Pour compléter le système, Fast a aussi conçu un soft baptisé AV Warp pour réparer des fichiers endommagés de vidéo numérisée. Pour ne pas avoir rencontré de problèmes spécifiques durant les tests, le produit n’a pas eu à prouver son efficacité. Pour le montage, l’offre logicielle inclut une version limitée de Vidéo Editor, de la version Media Studio 2.5 de U-Lead. Montage et trucages de séquences marchent sans problèmes mais réclament quand même un temps de compilation conséquent sur les effets. Les prochaines versions du driver de la carte devront s’attacher à réduire ces temps de calculs pour optimiser le rendement de l’AV Master et la productivité des utilisateurs. On aimerait aussi comme sait le faire la Miro DC20 pouvoir balayer les pistes à la souris en disposant d’une sortie vers le moniteur pour plus de rapidité dans ce mode de Preview. Notez qu’un logiciel de création de titres en 3D Crystal Flying Font est inclus dans l’offre AV Master.

Essais en Béta

Tests réalisés en Béta SP avec le concours du producteur d’un magazine TV. Le résultat démontre une qualité étonnante exempte des fourmillements caractéristiques d’une compression insuffisante.

Les images traitées avec l’AV Master ont servi pour un générique qui accompagne désormais l’émission Tempo Star de Gilles Aumaître sur CFI (Canal France International).

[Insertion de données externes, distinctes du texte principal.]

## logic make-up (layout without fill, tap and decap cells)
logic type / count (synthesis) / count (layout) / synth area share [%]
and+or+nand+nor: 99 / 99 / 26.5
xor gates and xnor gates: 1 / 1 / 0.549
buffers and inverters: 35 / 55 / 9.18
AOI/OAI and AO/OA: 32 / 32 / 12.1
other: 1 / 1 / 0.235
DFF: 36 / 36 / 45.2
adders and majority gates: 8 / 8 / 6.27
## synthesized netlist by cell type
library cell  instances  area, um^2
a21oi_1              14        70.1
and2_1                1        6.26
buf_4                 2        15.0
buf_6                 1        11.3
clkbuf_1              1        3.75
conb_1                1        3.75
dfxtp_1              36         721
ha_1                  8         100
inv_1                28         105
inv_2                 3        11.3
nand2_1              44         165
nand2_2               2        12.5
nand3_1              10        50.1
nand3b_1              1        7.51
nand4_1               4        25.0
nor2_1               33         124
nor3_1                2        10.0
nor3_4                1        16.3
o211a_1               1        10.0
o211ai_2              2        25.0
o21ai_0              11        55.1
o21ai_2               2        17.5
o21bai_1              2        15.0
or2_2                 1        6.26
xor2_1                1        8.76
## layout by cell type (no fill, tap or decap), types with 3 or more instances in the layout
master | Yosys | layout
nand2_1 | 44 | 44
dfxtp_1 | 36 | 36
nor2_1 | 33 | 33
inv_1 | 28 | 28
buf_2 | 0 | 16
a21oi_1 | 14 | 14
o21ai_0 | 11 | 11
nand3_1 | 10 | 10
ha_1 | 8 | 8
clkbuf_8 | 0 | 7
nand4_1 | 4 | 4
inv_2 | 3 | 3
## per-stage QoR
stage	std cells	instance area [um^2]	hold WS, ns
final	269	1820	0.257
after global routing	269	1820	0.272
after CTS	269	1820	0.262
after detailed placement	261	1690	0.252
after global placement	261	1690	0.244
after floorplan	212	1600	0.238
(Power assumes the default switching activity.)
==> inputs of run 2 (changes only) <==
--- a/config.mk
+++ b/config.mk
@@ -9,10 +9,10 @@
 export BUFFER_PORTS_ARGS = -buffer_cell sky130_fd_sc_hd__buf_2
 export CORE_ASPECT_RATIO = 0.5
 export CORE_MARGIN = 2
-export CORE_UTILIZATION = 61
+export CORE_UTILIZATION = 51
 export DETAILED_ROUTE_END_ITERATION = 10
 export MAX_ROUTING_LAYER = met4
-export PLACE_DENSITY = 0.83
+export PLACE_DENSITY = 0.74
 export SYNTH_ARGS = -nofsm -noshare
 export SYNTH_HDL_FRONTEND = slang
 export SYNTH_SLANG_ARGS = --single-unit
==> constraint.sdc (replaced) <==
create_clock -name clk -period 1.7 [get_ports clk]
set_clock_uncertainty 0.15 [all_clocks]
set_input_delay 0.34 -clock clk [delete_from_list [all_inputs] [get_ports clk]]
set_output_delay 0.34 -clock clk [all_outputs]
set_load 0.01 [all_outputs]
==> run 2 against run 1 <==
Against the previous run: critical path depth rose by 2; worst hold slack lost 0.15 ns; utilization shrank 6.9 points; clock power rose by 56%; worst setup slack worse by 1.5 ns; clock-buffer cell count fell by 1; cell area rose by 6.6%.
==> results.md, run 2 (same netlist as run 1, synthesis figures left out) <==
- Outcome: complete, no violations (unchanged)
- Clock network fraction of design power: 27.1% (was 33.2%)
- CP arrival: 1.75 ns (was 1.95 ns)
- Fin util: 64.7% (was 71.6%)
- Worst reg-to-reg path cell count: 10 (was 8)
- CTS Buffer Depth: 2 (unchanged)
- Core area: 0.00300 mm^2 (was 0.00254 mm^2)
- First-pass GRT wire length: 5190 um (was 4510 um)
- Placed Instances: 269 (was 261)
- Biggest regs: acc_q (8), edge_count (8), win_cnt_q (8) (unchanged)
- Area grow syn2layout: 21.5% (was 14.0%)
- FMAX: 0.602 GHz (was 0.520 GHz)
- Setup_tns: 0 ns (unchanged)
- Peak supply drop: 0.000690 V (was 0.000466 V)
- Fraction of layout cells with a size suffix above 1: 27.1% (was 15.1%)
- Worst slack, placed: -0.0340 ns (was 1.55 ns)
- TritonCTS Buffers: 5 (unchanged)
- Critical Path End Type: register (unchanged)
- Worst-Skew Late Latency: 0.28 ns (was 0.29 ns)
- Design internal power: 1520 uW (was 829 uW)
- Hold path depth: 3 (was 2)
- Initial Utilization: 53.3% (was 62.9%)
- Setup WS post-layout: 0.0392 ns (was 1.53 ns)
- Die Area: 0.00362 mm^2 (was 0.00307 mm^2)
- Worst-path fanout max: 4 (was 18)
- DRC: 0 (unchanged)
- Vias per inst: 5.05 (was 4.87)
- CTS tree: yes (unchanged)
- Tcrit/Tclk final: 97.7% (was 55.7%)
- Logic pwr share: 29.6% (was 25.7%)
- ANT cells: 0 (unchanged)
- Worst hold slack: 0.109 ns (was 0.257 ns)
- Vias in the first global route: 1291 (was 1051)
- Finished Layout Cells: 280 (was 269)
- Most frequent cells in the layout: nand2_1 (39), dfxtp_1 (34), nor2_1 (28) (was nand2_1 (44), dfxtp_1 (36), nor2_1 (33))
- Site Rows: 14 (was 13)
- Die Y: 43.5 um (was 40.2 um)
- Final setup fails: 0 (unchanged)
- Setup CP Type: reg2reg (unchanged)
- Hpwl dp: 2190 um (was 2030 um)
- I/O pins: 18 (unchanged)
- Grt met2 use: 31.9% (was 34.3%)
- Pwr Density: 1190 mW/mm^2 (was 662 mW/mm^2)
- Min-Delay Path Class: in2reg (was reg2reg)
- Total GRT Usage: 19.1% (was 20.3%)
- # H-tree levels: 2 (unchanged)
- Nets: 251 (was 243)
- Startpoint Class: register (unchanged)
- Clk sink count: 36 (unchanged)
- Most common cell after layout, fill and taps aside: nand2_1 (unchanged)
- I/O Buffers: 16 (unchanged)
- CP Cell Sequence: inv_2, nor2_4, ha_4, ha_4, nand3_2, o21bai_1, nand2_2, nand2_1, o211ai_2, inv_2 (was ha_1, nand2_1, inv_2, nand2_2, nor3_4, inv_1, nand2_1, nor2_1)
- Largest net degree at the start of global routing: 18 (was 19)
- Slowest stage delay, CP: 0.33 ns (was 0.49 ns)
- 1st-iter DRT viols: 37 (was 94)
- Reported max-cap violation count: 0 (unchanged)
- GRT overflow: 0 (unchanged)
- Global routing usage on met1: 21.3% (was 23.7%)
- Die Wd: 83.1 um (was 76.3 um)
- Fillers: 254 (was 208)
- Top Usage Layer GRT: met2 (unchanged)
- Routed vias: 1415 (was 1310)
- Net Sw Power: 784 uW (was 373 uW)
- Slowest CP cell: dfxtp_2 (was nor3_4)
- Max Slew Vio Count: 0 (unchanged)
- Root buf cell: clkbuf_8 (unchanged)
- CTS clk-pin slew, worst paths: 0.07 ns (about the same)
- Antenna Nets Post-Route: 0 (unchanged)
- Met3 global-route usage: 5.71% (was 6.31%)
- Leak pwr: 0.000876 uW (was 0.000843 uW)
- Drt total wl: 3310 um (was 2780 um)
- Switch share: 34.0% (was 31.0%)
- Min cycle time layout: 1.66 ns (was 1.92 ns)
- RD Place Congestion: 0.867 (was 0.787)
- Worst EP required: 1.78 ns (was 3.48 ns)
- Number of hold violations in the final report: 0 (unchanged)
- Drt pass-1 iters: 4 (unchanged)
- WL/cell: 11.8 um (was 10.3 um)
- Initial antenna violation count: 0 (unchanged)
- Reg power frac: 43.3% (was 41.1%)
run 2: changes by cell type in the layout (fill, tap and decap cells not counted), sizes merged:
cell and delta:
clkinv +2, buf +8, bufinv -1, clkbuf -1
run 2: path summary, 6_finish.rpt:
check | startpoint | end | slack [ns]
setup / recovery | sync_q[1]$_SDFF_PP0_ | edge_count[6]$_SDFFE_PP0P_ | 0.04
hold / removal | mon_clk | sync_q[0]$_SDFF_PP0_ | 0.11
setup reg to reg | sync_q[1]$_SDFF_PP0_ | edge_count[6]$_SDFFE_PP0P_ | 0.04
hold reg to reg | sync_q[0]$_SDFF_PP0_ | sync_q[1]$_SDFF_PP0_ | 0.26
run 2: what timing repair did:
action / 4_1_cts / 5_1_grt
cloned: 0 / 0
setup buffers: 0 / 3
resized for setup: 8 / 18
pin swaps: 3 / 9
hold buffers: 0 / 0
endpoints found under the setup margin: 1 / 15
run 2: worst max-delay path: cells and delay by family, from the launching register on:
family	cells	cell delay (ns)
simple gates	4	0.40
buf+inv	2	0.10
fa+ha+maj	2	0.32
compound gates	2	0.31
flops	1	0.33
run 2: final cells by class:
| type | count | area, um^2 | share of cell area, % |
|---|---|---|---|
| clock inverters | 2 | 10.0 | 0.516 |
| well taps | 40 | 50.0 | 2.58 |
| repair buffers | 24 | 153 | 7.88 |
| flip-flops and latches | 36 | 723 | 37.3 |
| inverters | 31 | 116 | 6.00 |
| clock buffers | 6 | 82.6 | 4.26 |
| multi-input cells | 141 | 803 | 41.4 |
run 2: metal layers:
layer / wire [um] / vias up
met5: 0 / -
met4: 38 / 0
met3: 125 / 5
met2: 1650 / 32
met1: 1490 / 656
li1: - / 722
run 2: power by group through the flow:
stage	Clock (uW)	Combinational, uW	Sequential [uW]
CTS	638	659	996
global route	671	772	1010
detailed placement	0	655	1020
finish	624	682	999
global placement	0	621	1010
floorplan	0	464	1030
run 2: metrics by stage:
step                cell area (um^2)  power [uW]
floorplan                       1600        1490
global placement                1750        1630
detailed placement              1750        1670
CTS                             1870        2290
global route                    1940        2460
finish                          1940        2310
## src/rtl/fetch_stage_pkg.sv

```systemverilog
// Shared types and constants for the instruction fetch front end.
package fetch_stage_pkg;

    localparam int XLEN    = 32;
    localparam int INSTR_W = 32;
    localparam int PC_STEP = 4;

    // Canonical RISC-V NOP (addi x0, x0, 0); used as the memory fill value.
    localparam logic [INSTR_W-1:0] NOP_INSTR = 32'h0000_0013;

    // RUN: requests may issue. DRAIN: waiting for discarded responses to return.
    typedef enum logic {
        RUN   = 1'b0,
        DRAIN = 1'b1
    } fetch_state_e;

    // Observation struct: FSM state and the three counters, zero-extended.
    typedef struct packed {
        fetch_state_e state;
        logic [7:0]   credits;
        logic [7:0]   outstanding;
        logic [7:0]   stale;
    } fetch_dbg_t;

    // Redirect targets are word aligned: the two low bits are dropped.
    function automatic logic [XLEN-1:0] align_pc(input logic [XLEN-1:0] addr);
        return {addr[XLEN-1:2], 2'b00};
    endfunction

endpackage

```

## src/rtl/fetch_stage_if.sv

```systemverilog
// Bus bundle between the fetch stage, instruction memory, the redirect
// source and the downstream instruction queue.
//
// Handshake rule: a request transfers on a rising clk edge where both
// imem_req_valid and imem_req_ready are 1. Once valid is raised, the address
// stays unchanged until that transfer happens. The only exception is a
// redirect, which withdraws the request. Responses, redirects, queue pushes,
// pops and flushes are single-cycle pulses with no back-pressure.
interface fetch_stage_if;
    import fetch_stage_pkg::*;

    logic            imem_req_valid;
    logic            imem_req_ready;
    logic [XLEN-1:0] imem_req_addr;
    logic            imem_rsp_valid;
    logic [INSTR_W-1:0] imem_rsp_data;
    logic            redirect_valid;
    logic [XLEN-1:0] redirect_pc;
    logic            q_write;
    logic [INSTR_W-1:0] q_wrData;
    logic [XLEN-1:0] q_wr_pc;
    logic            q_read_fire;
    logic            q_flush;

    // Fetch stage side.
    modport master (
        output imem_req_valid,
        input  imem_req_ready,
        output imem_req_addr,
        input  imem_rsp_valid,
        input  imem_rsp_data,
        input  redirect_valid,
        input  redirect_pc,
        output q_write,
        output q_wrData,
        output q_wr_pc,
        input  q_read_fire,
        output q_flush
    );

    // Environment side: memory, redirect source and queue.
    modport slave (
        input  imem_req_valid,
        output imem_req_ready,
        input  imem_req_addr,
        output imem_rsp_valid,
        output imem_rsp_data,
        output redirect_valid,
        output redirect_pc,
        input  q_write,
        input  q_wrData,
        input  q_wr_pc,
        output q_read_fire,
        input  q_flush
    );

endinterface

```

## src/rtl/fetch_stage_pc_tag_fifo.sv

```systemverilog
// Small FIFO holding the PC of every in-flight request. Responses come back
// in order, so the head entry is always the PC of the next response.
module pc_tag_fifo
    import fetch_stage_pkg::*;
#(
    parameter int DEPTH = 2
) (
    input  logic            clk,
    input  logic            rst,
    input  logic            push,
    input  logic [XLEN-1:0] push_pc,
    input  logic            pop,
    input  logic            clear,
    output logic [XLEN-1:0] head_pc
);

    localparam int PW = (DEPTH > 1) ? $clog2(DEPTH) : 1;
    localparam int CW = $clog2(DEPTH + 1);

    logic [XLEN-1:0] slots [DEPTH];
    logic [PW-1:0]   wr_ptr;
    logic [PW-1:0]   rd_ptr;
    logic [CW-1:0]   count;

    // Pointers wrap at DEPTH, so the depth does not have to be a power of two.
    function automatic logic [PW-1:0] ptr_inc(input logic [PW-1:0] p);
        return (p == PW'(DEPTH - 1)) ? '0 : p + PW'(1);
    endfunction

    // Pointer and occupancy tracking; clear drops every entry at once.
    always_ff @(posedge clk or negedge rst) begin
        if (!rst) begin
            wr_ptr <= '0;
            rd_ptr <= '0;
            count  <= '0;
        end else if (clear) begin
            wr_ptr <= '0;
            rd_ptr <= '0;
            count  <= '0;
        end else begin
            if (push) begin
                wr_ptr <= ptr_inc(wr_ptr);
            end
            if (pop) begin
                rd_ptr <= ptr_inc(rd_ptr);
            end
            count <= count + CW'(push) - CW'(pop);
        end
    end

    // Storage has no reset; entries are only read after they are written.
    always_ff @(posedge clk) begin
        if (push) begin
            slots[wr_ptr] <= push_pc;
        end
    end

    assign head_pc = slots[rd_ptr];

    a_no_overflow: assert property (@(posedge clk) disable iff (!rst)
        (push && !clear) |-> (count != CW'(DEPTH)));

    a_no_underflow: assert property (@(posedge clk) disable iff (!rst)
        (pop && !clear) |-> (count != '0));

endmodule

```

## src/rtl/fetch_stage.sv

```systemverilog
// Instruction fetch front end. It generates sequential PCs, requests words
// from instruction memory and pushes the returned words into the downstream
// queue. A credit counter mirrors the free slots in that queue, so a request
// only issues when its response is guaranteed a slot. A redirect flushes the
// queue. Responses that were already in flight at the redirect are counted
// as stale and are discarded when they return.
module fetch_stage
    import fetch_stage_pkg::*;
#(
    parameter logic [XLEN-1:0] RESET_PC = 32'h0000_0000,
    parameter int              QDEPTH   = 8,
    parameter int              MAX_OUT  = 2
) (
    input  logic          clk,
    input  logic          rst,
    fetch_stage_if.master bus,
    output fetch_dbg_t    dbg
);

    localparam int CW = $clog2(QDEPTH + 1);
    localparam int OW = $clog2(MAX_OUT + 1);

    fetch_state_e    state_q, state_d;
    logic [XLEN-1:0] pc_q, pc_d;
    logic [CW-1:0]   credits_q, credits_d;
    logic [OW-1:0]   out_q, out_d;
    logic [OW-1:0]   stale_q, stale_d;

    logic               q_write_q, q_write_d;
    logic [INSTR_W-1:0] q_wdata_q;
    logic [XLEN-1:0]    q_wpc_q;
    logic               q_flush_q;

    logic            req_valid;
    logic            fire;
    logic            rsp_stale;
    logic            rsp_live;
    logic            read_credit;
    logic [XLEN-1:0] head_pc;

    // Issue gating and per-cycle event decode. A redirect cycle never issues,
    // so the only in-flight requests at a redirect are already counted.
    always_comb begin
        req_valid   = rst && (state_q == RUN) && (credits_q != '0) &&
                      (out_q < OW'(MAX_OUT)) && !bus.redirect_valid;
        fire        = req_valid && bus.imem_req_ready;
        rsp_stale   = bus.imem_rsp_valid && (stale_q != '0);
        rsp_live    = bus.imem_rsp_valid && (stale_q == '0);
        // Pops reported during the flush cycle refer to entries that no
        // longer exist, so they must not return a credit.
        read_credit = bus.q_read_fire && !q_flush_q;
        q_write_d   = rsp_live && !bus.redirect_valid;
    end

    // Next-state logic for the FSM, PC and counters. A redirect overrides the
    // normal update.
    always_comb begin
        state_d   = state_q;
        pc_d      = pc_q;
        out_d     = out_q + OW'(fire) - OW'(bus.imem_rsp_valid);
        stale_d   = stale_q - OW'(rsp_stale);
        credits_d = credits_q - CW'(fire) + CW'(read_credit) + CW'(rsp_stale);

        if (fire) begin
            pc_d = pc_q + XLEN'(PC_STEP);
        end

        if ((state_q == DRAIN) && (stale_d == '0)) begin
            state_d = RUN;
        end

        if (bus.redirect_valid) begin
            pc_d = align_pc(bus.redirect_pc);
            // Every request still in flight after this cycle is stale. Each
            // stale response keeps its credit until it returns. The flushed
            // queue frees all other slots.
            stale_d   = out_d;
            credits_d = CW'(QDEPTH) - CW'(out_d);
            state_d   = (out_d != '0) ? DRAIN : RUN;
        end
    end

    // FSM state, fetch PC and counter registers.
    always_ff @(posedge clk or negedge rst) begin
        if (!rst) begin
            state_q   <= RUN;
            pc_q      <= RESET_PC;
            credits_q <= CW'(QDEPTH);
            out_q     <= '0;
            stale_q   <= '0;
        end else begin
            state_q   <= state_d;
            pc_q      <= pc_d;
            credits_q <= credits_d;
            out_q     <= out_d;
            stale_q   <= stale_d;
        end
    end

    // Registered queue push and flush. The data and PC fields hold their
    // last value between pushes.
    always_ff @(posedge clk or negedge rst) begin
        if (!rst) begin
            q_write_q <= 1'b0;
            q_wdata_q <= '0;
            q_wpc_q   <= '0;
            q_flush_q <= 1'b0;
        end else begin
            q_write_q <= q_write_d;
            q_flush_q <= bus.redirect_valid;
            if (q_write_d) begin
                q_wdata_q <= bus.imem_rsp_data;
                q_wpc_q   <= head_pc;
            end
        end
    end

    pc_tag_fifo #(
        .DEPTH (MAX_OUT)
    ) u_tags (
        .clk     (clk),
        .rst     (rst),
        .push    (fire),
        .push_pc (pc_q),
        .pop     (rsp_live && !bus.redirect_valid),
        .clear   (bus.redirect_valid),
        .head_pc (head_pc)
    );

    assign bus.imem_req_valid = req_valid;
    assign bus.imem_req_addr  = pc_q;
    assign bus.q_write        = q_write_q;
    assign bus.q_wrData       = q_wdata_q;
    assign bus.q_wr_pc        = q_wpc_q;
    assign bus.q_flush        = q_flush_q;

    assign dbg = '{state:       state_q,
                   credits:     8'(credits_q),
                   outstanding: 8'(out_q),
                   stale:       8'(stale_q)};

    a_rsp_needs_request: assert property (@(posedge clk) disable iff (!rst)
        bus.imem_rsp_valid |-> (out_q != '0));

    a_credit_bounds: assert property (@(posedge clk) disable iff (!rst)
        (credits_q <= CW'(QDEPTH)) && !(fire && (credits_q == '0)));

    a_write_flush_exclusive: assert property (@(posedge clk) disable iff (!rst)
        !(q_write_q && q_flush_q));

endmodule

```

## src/flat_wrapper.sv

```systemverilog
// flat-port wrapper written by rule: the top's interface ports become plain ports
module fetch_stage_flat import fetch_stage_pkg::*;
#(
    parameter logic [XLEN-1:0] RESET_PC = 32'h0000_0000,
    parameter int              QDEPTH   = 8,
    parameter int              MAX_OUT  = 2
)
  (clk, rst, dbg, bus_imem_req_valid, bus_imem_req_ready, bus_imem_req_addr, bus_imem_rsp_valid, bus_imem_rsp_data, bus_redirect_valid, bus_redirect_pc, bus_q_write, bus_q_wrData, bus_q_wr_pc, bus_q_read_fire, bus_q_flush);
  fetch_stage_if bus_i ();
  input  logic clk;
  input  logic rst;
  output fetch_dbg_t dbg;
  output wire logic [$bits(bus_i.imem_req_valid)-1:0] bus_imem_req_valid;
  input wire logic [$bits(bus_i.imem_req_ready)-1:0] bus_imem_req_ready;
  output wire logic [$bits(bus_i.imem_req_addr)-1:0] bus_imem_req_addr;
  input wire logic [$bits(bus_i.imem_rsp_valid)-1:0] bus_imem_rsp_valid;
  input wire logic [$bits(bus_i.imem_rsp_data)-1:0] bus_imem_rsp_data;
  input wire logic [$bits(bus_i.redirect_valid)-1:0] bus_redirect_valid;
  input wire logic [$bits(bus_i.redirect_pc)-1:0] bus_redirect_pc;
  output wire logic [$bits(bus_i.q_write)-1:0] bus_q_write;
  output wire logic [$bits(bus_i.q_wrData)-1:0] bus_q_wrData;
  output wire logic [$bits(bus_i.q_wr_pc)-1:0] bus_q_wr_pc;
  input wire logic [$bits(bus_i.q_read_fire)-1:0] bus_q_read_fire;
  output wire logic [$bits(bus_i.q_flush)-1:0] bus_q_flush;
  assign bus_imem_req_valid = bus_i.imem_req_valid;
  assign bus_i.imem_req_ready = bus_imem_req_ready;
  assign bus_imem_req_addr = bus_i.imem_req_addr;
  assign bus_i.imem_rsp_valid = bus_imem_rsp_valid;
  assign bus_i.imem_rsp_data = bus_imem_rsp_data;
  assign bus_i.redirect_valid = bus_redirect_valid;
  assign bus_i.redirect_pc = bus_redirect_pc;
  assign bus_q_write = bus_i.q_write;
  assign bus_q_wrData = bus_i.q_wrData;
  assign bus_q_wr_pc = bus_i.q_wr_pc;
  assign bus_i.q_read_fire = bus_q_read_fire;
  assign bus_q_flush = bus_i.q_flush;
  fetch_stage #(.RESET_PC(RESET_PC), .QDEPTH(QDEPTH), .MAX_OUT(MAX_OUT)) u_core (.clk(clk), .rst(rst), .bus(bus_i), .dbg(dbg));
endmodule
```
**src/rtl/l2_arbiter.sv**
```systemverilog
// Two-requester round-robin arbiter in front of a single-outstanding L2 port; min latency request->ready is 3 cycles.
// Requests are level-held until ready; the non-owner simply waits, and an L2 access that never answers times out with err.
module l2_arbiter #(
    parameter int ADDR_W  = 32,
    parameter int DATA_W  = 128,
    parameter int TIMEOUT = 64
) (
    input  logic              clk,
    input  logic              rst,
    input  logic [1:0]        rd_req,
    input  logic [1:0]        wr_req,
    input  logic [ADDR_W-1:0] req_addr0,
    input  logic [ADDR_W-1:0] req_addr1,
    input  logic [DATA_W-1:0] req_wdata0,
    input  logic [DATA_W-1:0] req_wdata1,
    output logic [DATA_W-1:0] rdata,
    output logic [1:0]        ready,
    output logic              err,
    output logic [1:0]        grant,
    output logic              l2_read_req,
    output logic              l2_write_req,
    output logic [ADDR_W-1:0] l2_addr,
    output logic [DATA_W-1:0] l2_write_data,
    input  logic [DATA_W-1:0] l2_read_data,
    input  logic              l2_ready
);

    typedef enum logic [1:0] {S_IDLE, S_ISSUE, S_WAIT, S_RESP} state_t;

    localparam logic [7:0] CNT_LAST = 8'(TIMEOUT - 1);

    state_t            state;
    state_t            state_nxt;
    logic              owner;
    logic              last_grant;
    logic              is_wr;
    logic              err_q;
    logic [7:0]        cnt;
    logic [DATA_W-1:0] rdata_q;
    logic [1:0]        req_any;
    logic              sel;
    logic              timeout_hit;
    logic [1:0]        owner_oh;

    assign req_any     = rd_req | wr_req;
    assign timeout_hit = (cnt == CNT_LAST);
    assign owner_oh    = owner ? 2'b10 : 2'b01;

    // Lone requester wins outright; on contention the one not served last wins.
    always_comb begin
        sel = ~last_grant;
        if (req_any == 2'b01) begin
            sel = 1'b0;
        end else if (req_any == 2'b10) begin
            sel = 1'b1;
        end
    end

    always_ff @(posedge clk or negedge rst) begin
        if (!rst) begin
            state <= S_IDLE;
        end else begin
            state <= state_nxt;
        end
    end

    always_comb begin
        state_nxt = state;
        case (state)
            S_IDLE:  if (|req_any) state_nxt = S_ISSUE;
            S_ISSUE: state_nxt = S_WAIT;
            S_WAIT:  if (l2_ready || timeout_hit) state_nxt = S_RESP;
            S_RESP:  state_nxt = S_IDLE;
            default: state_nxt = S_IDLE;
        endcase
    end

    always_ff @(posedge clk or negedge rst) begin
        if (!rst) begin
            owner         <= 1'b0;
            last_grant    <= 1'b1;
            is_wr         <= 1'b0;
            err_q         <= 1'b0;
            cnt           <= 8'd0;
            rdata_q       <= '0;
            l2_addr       <= '0;
            l2_write_data <= '0;
        end else begin
            case (state)
                S_IDLE: begin
                    if (|req_any) begin
                        owner         <= sel;
                        is_wr         <= wr_req[sel];
                        l2_addr       <= sel ? req_addr1 : req_addr0;
                        l2_write_data <= sel ? req_wdata1 : req_wdata0;
                    end
                end
                S_ISSUE: begin
                    cnt     <= 8'd0;
                    err_q   <= 1'b0;
                    rdata_q <= '0;
                end
                S_WAIT: begin
                    if (l2_ready) begin
                        if (!is_wr) begin
                            rdata_q <= l2_read_data;
                        end
                    end else begin
                        cnt <= cnt + 8'd1;
                        if (timeout_hit) begin
                            err_q <= 1'b1;
                        end
                    end
                end
                S_RESP: begin
                    last_grant <= owner;
                end
                default: ;
            endcase
        end
    end

    // rdata_q is cleared at issue, so writes and timeouts return zero.
    always_comb begin
        grant        = 2'b00;
        ready        = 2'b00;
        err          = 1'b0;
        rdata        = '0;
        l2_read_req  = 1'b0;
        l2_write_req = 1'b0;
        case (state)
            S_ISSUE: begin
                grant        = owner_oh;
                l2_read_req  = ~is_wr;
                l2_write_req = is_wr;
            end
            S_WAIT: begin
                grant = owner_oh;
            end
            S_RESP: begin
                grant = owner_oh;
                ready = owner_oh;
                err   = err_q;
                rdata = rdata_q;
            end
            default: ;
        endcase
    end

endmodule

```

Bref, même en l’absence de traitement des signaux YUV, l’AV Master semble répondre à des exigences Broadcast en terme de qualité finale.

Pour être totalement heureux en montage vidéo sous Windows pour les solutions mono cartes abordables, on a encore besoin de plusieurs choses : la lecture directe à partir des pistes de montage réduisant la compilation aux seuls effets spéciaux et transitions (économies de temps et d’espace disque dur !), la gestion de plusieurs Giga de disques durs pour la production de films plus longs qu’un simple vidéoclip, des prises de pilotage intégrées aux cartes vidéo (RS-422, Lanc et autres…), voire une extension optionnelle pour le traitement des signaux YUV… Les drivers pour Windows NT sont en préparation chez Fast, ceux-ci amélioreront entre autres la gestion de la vidéo sur plusieurs Go de disques durs.

En Bref

Avec l’AV Master – premier produit de la gamme Master Line – les vidéastes exigeants peuvent atteindre une qualité d’image pour un prix grand-public. Prochain épisode : les cartes à entrée numérique… Concours d’automne pour plusieurs fabricants !

Caractéristiques Fast AV Master

Carte
  • Fast AV Master sur Bus PCI, transfert de données audio/vidéo en mode Bus Master et synchronisation par DSP (Digital Signal Processor).
Compresseur
  • Zoran/Fast.
Compression/Décompression
  • MJPEG au format YUV 4:2:2. 16,7 millions de couleurs.
Débit
  • Taux de compression jusqu’4:1 (5,5 Mo/s) pour un Bus PCI 33 MHz (processeur Intel 100 et 133).
Enregistrement/lecture
  • 768 x 576 (50 trames en Pal/Secam), Buffer de 512 k DRAM.
Standards vidéo
  • Pal/Secam/NTSC en entrée, Pal/NTSC en sortie.
Entrées/sorties vidéo
  • Composite Cinch et Y/C
Entrée/sortie audio
  • Jack 3,5 mm.
Logiciels
  • Drivers AV Master, Vidéo Editor (Media Studio 2.5 U-Lead version allégée), générateur de titres 3D Crystal Fonts LE.
Prix (Juillet 1996)9900 F (1509 €)

Les Plus

  • La synchro audio/vidéo parfaite.
  • Le taux de compression réduit.
  • Le Media Cache pour optimiser la lecture.
  • La qualité pro à un prix abordable

Les Moins

  • 200 Mo la minute de vidéo en compression 5:1.
  • Des temps de compilation à améliorer.
  • L’absence de sortie vidéo en mode Scan à la souris (Driver 1.00.15).